As you look over the data below, please find each line where the word "timing" appears, then copy it.
---- Materials provided
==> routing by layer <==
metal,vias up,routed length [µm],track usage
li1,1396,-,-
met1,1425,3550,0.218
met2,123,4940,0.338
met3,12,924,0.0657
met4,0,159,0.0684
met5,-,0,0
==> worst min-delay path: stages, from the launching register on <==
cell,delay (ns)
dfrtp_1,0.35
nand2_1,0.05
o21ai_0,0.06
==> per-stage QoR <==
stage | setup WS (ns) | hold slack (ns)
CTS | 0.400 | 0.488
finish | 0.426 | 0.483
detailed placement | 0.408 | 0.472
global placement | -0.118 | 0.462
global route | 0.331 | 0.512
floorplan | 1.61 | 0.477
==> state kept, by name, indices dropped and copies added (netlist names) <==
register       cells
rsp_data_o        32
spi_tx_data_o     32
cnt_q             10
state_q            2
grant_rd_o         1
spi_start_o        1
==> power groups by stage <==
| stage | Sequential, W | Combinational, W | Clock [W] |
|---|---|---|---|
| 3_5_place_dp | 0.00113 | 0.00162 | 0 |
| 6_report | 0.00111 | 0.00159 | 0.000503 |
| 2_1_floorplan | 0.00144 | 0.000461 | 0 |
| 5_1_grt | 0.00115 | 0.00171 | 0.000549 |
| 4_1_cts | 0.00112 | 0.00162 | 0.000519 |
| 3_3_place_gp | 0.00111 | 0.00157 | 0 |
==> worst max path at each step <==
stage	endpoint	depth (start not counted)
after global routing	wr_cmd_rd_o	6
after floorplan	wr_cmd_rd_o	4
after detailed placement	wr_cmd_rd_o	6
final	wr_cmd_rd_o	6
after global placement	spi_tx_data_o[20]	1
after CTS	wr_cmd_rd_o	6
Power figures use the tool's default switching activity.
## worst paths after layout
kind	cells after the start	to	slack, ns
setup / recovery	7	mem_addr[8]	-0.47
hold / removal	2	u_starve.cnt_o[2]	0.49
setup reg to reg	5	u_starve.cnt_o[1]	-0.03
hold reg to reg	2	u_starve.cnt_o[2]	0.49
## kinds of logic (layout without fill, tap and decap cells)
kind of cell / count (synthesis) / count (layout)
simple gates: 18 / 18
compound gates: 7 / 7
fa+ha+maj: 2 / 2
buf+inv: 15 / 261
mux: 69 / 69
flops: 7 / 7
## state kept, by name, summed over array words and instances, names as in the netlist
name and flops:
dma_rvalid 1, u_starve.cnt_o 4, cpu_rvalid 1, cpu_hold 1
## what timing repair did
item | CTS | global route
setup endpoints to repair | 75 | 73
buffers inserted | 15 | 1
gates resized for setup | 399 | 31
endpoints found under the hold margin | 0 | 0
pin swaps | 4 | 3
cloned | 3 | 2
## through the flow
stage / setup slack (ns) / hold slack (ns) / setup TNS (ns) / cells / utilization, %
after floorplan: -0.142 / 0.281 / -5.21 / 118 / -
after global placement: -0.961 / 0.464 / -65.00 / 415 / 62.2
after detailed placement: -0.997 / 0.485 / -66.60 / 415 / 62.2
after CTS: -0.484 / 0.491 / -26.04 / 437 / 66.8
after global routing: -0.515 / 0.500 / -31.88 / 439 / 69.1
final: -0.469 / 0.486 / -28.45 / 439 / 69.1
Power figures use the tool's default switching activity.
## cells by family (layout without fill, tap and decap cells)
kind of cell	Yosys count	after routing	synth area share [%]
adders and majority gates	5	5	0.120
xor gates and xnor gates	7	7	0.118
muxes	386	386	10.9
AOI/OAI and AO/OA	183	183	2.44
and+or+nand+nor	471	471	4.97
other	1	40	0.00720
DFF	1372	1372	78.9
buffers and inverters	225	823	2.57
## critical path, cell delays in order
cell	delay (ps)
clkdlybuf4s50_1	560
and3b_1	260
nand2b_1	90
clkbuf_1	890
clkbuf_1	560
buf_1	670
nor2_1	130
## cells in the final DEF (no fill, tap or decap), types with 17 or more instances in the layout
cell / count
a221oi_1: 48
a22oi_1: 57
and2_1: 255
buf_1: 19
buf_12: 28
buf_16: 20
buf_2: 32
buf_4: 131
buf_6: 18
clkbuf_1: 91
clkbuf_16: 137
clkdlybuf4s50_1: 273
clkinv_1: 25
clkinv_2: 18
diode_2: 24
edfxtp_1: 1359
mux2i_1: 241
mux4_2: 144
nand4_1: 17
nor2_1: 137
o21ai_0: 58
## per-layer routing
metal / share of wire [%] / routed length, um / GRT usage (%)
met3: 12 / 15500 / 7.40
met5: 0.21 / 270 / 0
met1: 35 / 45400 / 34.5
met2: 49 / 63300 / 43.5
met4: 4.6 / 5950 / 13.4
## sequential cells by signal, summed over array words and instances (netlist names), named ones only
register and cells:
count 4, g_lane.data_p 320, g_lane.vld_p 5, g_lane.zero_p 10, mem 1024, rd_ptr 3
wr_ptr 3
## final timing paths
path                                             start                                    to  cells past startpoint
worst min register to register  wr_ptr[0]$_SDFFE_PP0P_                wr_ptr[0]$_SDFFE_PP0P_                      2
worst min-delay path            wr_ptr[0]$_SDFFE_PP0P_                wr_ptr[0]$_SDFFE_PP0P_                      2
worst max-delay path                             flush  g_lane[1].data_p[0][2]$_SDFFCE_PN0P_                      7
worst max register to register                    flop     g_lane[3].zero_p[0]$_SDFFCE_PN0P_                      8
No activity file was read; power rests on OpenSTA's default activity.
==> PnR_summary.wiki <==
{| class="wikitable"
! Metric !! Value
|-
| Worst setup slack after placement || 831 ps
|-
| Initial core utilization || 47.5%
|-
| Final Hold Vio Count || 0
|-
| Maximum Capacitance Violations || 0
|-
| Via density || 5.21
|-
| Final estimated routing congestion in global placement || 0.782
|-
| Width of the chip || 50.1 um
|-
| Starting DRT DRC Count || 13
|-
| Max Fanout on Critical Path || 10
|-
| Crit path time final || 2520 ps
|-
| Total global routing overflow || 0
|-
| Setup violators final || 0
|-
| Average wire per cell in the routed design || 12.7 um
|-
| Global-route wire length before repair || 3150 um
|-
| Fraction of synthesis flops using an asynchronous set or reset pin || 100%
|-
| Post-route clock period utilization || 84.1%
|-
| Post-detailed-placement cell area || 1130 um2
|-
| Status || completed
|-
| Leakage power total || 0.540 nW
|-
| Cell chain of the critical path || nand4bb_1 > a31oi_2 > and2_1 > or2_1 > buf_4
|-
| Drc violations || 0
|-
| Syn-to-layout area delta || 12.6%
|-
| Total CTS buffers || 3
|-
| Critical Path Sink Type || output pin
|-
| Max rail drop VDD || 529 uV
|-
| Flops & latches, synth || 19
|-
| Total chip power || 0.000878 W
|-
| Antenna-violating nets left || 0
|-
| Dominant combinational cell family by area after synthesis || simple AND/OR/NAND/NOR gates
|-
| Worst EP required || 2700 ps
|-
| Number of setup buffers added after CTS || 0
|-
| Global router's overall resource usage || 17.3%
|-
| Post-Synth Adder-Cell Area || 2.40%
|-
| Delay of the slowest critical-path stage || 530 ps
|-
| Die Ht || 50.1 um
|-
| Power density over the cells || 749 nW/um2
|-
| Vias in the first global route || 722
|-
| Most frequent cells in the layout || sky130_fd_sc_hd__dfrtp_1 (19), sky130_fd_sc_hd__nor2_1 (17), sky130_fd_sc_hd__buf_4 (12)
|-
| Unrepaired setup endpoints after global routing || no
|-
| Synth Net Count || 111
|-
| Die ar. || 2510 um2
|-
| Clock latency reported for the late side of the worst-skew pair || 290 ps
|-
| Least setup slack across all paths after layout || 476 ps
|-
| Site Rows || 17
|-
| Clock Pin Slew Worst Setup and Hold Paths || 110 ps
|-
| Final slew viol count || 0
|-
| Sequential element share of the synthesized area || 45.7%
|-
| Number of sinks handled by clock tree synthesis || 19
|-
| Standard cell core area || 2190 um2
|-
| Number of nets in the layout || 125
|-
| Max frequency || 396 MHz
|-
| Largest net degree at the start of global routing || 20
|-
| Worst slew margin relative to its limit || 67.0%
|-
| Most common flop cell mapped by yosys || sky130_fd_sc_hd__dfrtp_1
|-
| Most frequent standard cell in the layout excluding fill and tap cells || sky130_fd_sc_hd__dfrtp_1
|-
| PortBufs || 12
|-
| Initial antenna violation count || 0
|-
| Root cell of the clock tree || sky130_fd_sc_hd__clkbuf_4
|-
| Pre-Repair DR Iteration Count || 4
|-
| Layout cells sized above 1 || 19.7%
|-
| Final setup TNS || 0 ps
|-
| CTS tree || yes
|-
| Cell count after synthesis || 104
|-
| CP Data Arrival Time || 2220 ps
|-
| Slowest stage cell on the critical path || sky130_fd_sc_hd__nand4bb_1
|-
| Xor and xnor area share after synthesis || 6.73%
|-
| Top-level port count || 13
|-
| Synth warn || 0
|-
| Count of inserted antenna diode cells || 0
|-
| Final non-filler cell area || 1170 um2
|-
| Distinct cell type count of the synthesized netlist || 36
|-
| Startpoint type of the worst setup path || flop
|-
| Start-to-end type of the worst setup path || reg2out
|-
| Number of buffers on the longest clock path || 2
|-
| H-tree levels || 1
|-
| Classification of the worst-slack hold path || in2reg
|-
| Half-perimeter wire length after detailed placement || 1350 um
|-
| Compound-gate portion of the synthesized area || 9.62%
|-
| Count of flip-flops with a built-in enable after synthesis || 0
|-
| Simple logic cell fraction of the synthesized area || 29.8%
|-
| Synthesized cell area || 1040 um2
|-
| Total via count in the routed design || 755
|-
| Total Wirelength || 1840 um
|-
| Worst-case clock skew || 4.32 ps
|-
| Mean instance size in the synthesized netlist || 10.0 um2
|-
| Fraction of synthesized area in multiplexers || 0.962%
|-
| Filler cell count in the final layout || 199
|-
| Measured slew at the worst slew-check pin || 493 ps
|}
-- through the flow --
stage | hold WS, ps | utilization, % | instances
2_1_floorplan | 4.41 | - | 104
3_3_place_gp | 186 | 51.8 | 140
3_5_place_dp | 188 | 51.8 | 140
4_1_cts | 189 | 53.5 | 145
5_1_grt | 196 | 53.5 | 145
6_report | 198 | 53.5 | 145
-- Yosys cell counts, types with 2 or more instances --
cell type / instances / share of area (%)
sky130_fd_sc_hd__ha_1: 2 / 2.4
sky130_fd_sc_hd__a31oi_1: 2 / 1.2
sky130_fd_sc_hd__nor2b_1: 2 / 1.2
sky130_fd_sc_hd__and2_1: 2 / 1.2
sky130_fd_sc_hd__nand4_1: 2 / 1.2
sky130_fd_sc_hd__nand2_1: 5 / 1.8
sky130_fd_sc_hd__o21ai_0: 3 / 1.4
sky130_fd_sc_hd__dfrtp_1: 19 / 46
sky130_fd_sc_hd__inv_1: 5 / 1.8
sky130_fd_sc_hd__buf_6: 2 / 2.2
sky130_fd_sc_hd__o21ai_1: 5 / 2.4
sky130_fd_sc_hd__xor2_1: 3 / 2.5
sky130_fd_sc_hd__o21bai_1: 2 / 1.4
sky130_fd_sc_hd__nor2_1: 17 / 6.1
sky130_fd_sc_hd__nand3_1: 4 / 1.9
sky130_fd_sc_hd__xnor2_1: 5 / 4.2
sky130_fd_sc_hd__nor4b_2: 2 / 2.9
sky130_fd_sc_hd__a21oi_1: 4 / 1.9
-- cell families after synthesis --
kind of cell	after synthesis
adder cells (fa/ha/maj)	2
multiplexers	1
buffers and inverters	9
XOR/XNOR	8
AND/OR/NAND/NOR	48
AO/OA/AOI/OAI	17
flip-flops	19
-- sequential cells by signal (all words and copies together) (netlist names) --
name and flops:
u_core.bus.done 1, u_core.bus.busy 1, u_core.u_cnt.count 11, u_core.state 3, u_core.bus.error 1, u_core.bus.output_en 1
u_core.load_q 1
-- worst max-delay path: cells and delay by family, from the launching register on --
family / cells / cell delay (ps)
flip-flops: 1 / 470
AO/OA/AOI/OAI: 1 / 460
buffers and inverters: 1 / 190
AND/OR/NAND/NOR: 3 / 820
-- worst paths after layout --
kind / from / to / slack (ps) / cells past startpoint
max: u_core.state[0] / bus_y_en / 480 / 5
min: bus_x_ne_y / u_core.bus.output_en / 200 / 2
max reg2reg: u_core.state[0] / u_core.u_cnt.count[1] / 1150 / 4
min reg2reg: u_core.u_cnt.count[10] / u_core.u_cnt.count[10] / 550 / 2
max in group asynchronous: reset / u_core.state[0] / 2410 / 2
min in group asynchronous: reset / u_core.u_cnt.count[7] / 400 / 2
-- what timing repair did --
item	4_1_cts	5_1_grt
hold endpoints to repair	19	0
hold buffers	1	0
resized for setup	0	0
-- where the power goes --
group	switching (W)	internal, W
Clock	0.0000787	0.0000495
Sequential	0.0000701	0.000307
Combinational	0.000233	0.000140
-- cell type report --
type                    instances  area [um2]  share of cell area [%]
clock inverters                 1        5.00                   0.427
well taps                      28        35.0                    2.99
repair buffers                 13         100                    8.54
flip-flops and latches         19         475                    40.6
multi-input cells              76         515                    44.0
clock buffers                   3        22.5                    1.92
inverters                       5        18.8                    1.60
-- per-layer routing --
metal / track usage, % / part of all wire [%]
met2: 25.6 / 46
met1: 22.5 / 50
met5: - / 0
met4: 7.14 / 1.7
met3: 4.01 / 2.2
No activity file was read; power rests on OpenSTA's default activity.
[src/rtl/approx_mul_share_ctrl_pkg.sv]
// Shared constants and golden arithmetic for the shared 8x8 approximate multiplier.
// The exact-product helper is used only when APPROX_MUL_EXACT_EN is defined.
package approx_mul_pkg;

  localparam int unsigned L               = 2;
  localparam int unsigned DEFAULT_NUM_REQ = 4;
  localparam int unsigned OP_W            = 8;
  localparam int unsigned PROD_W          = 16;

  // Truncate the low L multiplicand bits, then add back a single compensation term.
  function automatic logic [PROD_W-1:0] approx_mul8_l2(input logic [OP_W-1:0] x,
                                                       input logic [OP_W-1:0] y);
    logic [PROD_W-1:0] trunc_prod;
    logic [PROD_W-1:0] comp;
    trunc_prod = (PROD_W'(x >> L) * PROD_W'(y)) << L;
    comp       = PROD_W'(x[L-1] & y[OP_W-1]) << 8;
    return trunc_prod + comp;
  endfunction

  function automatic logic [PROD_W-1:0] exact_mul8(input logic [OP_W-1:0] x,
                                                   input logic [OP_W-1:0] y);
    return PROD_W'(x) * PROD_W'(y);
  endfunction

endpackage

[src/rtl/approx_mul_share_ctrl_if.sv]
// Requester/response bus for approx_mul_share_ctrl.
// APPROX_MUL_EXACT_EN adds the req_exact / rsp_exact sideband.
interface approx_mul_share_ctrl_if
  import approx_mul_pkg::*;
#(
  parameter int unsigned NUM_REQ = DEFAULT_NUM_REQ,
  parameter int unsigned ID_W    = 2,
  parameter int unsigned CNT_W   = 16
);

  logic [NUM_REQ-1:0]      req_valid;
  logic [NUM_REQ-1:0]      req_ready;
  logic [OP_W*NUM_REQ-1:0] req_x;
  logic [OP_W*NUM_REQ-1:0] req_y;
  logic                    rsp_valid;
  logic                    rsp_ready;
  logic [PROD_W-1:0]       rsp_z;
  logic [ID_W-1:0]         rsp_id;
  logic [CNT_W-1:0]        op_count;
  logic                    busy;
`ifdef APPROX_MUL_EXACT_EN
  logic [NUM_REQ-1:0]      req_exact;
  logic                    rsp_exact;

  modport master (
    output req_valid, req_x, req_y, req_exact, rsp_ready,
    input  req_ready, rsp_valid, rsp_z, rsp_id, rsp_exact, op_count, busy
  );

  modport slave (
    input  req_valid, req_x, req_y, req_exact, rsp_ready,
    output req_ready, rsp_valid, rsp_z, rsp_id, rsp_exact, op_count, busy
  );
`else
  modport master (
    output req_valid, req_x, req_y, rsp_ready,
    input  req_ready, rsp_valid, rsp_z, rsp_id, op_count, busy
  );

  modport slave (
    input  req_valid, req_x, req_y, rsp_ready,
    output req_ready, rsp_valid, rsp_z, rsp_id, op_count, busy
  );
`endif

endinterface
--------
---- Materials provided
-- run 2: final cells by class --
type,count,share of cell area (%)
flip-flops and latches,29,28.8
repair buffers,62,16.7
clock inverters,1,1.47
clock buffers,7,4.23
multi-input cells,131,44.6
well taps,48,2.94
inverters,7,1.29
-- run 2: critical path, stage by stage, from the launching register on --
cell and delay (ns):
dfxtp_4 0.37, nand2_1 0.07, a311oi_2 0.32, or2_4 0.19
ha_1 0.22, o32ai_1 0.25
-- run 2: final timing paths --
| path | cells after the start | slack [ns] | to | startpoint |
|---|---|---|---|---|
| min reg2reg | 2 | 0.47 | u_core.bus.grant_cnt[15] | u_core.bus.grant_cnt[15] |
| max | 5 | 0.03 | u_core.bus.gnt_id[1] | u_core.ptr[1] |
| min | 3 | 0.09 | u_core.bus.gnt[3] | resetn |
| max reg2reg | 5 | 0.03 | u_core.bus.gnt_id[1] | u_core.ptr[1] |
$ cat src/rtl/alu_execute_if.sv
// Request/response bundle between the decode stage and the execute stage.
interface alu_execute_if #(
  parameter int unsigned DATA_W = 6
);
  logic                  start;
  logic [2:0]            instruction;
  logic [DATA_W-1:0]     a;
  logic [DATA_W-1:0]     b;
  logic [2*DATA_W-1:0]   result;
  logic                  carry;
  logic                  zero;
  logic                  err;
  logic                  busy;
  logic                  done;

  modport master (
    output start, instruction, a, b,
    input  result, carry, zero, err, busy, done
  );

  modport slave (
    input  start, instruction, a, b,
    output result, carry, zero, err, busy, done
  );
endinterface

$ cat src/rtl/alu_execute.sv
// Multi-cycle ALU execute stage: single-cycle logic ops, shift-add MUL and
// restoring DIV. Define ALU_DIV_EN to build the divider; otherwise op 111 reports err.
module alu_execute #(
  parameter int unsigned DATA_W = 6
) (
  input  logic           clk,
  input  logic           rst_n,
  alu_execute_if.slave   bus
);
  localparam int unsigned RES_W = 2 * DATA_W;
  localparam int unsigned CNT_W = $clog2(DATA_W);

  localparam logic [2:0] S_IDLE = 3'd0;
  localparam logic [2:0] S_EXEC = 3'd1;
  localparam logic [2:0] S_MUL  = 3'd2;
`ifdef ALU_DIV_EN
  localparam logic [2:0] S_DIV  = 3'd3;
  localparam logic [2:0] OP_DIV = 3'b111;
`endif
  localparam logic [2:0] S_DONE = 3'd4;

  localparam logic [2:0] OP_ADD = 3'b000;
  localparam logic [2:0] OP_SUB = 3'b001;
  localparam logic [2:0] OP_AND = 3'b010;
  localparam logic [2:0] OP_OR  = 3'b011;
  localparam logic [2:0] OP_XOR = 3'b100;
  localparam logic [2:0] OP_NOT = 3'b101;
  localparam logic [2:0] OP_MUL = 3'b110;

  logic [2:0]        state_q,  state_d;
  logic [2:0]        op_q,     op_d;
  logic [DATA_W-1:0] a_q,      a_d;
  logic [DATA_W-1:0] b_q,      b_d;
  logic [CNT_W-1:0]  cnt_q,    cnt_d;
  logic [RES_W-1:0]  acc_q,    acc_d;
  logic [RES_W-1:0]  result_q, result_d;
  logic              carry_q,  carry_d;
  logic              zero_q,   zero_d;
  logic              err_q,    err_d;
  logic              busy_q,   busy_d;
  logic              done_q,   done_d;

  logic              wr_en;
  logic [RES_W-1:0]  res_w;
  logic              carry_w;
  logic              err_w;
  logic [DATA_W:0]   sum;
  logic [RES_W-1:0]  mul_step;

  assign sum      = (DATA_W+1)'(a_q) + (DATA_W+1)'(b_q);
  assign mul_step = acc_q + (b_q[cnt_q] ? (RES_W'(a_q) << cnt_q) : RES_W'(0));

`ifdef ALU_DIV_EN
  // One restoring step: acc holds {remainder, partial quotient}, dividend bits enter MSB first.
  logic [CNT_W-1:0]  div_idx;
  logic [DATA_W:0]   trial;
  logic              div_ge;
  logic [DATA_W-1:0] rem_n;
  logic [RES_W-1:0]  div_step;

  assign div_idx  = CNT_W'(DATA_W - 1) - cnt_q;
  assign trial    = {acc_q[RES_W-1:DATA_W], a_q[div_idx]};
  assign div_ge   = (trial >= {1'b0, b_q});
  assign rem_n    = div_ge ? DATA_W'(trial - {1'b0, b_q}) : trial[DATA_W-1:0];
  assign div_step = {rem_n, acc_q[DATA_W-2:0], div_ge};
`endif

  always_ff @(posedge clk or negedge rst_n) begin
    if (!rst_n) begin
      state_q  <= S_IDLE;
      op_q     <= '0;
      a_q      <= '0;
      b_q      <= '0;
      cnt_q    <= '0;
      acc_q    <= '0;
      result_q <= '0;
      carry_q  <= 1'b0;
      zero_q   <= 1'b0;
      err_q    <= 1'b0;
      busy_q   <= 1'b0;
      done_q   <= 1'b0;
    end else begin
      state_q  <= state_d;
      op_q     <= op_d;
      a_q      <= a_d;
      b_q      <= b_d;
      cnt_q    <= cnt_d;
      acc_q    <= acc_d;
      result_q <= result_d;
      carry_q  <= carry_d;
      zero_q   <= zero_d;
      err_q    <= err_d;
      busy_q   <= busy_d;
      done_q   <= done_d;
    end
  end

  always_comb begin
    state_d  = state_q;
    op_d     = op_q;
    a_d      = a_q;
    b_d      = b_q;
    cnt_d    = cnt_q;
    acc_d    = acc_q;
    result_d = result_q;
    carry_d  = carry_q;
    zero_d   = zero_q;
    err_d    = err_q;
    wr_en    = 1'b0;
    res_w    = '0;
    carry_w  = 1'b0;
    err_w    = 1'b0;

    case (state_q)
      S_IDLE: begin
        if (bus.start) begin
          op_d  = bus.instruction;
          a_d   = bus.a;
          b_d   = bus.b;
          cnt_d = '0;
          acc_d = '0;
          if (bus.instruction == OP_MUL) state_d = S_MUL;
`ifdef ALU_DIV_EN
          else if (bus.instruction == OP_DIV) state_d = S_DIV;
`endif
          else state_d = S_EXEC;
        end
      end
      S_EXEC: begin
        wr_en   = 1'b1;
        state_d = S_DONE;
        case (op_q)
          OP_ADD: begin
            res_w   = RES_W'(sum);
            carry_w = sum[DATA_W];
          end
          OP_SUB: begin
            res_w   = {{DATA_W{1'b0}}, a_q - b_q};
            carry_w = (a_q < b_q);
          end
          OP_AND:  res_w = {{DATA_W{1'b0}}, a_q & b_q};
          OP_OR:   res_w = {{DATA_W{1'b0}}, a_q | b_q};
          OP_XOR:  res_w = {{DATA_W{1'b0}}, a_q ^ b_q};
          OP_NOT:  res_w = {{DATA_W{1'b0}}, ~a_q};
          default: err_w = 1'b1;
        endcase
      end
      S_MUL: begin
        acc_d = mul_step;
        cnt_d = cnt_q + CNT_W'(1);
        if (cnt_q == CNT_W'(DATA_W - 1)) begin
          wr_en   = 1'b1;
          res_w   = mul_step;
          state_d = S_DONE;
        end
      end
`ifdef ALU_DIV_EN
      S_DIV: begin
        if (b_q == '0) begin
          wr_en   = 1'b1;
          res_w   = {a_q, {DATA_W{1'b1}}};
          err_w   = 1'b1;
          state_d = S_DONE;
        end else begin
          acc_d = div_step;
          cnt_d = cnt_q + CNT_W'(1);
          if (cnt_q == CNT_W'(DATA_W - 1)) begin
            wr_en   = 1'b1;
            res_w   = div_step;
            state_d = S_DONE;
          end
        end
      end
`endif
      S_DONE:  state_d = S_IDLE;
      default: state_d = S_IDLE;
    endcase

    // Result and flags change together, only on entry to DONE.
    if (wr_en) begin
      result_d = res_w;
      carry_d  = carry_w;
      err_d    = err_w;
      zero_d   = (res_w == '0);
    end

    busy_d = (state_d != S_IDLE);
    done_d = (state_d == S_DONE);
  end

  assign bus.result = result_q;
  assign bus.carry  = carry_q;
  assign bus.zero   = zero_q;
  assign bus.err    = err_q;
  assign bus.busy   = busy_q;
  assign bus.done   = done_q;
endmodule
--------
Your response:
## what timing repair did
## final timing paths
-- what timing repair did --
-- run 2: final timing paths --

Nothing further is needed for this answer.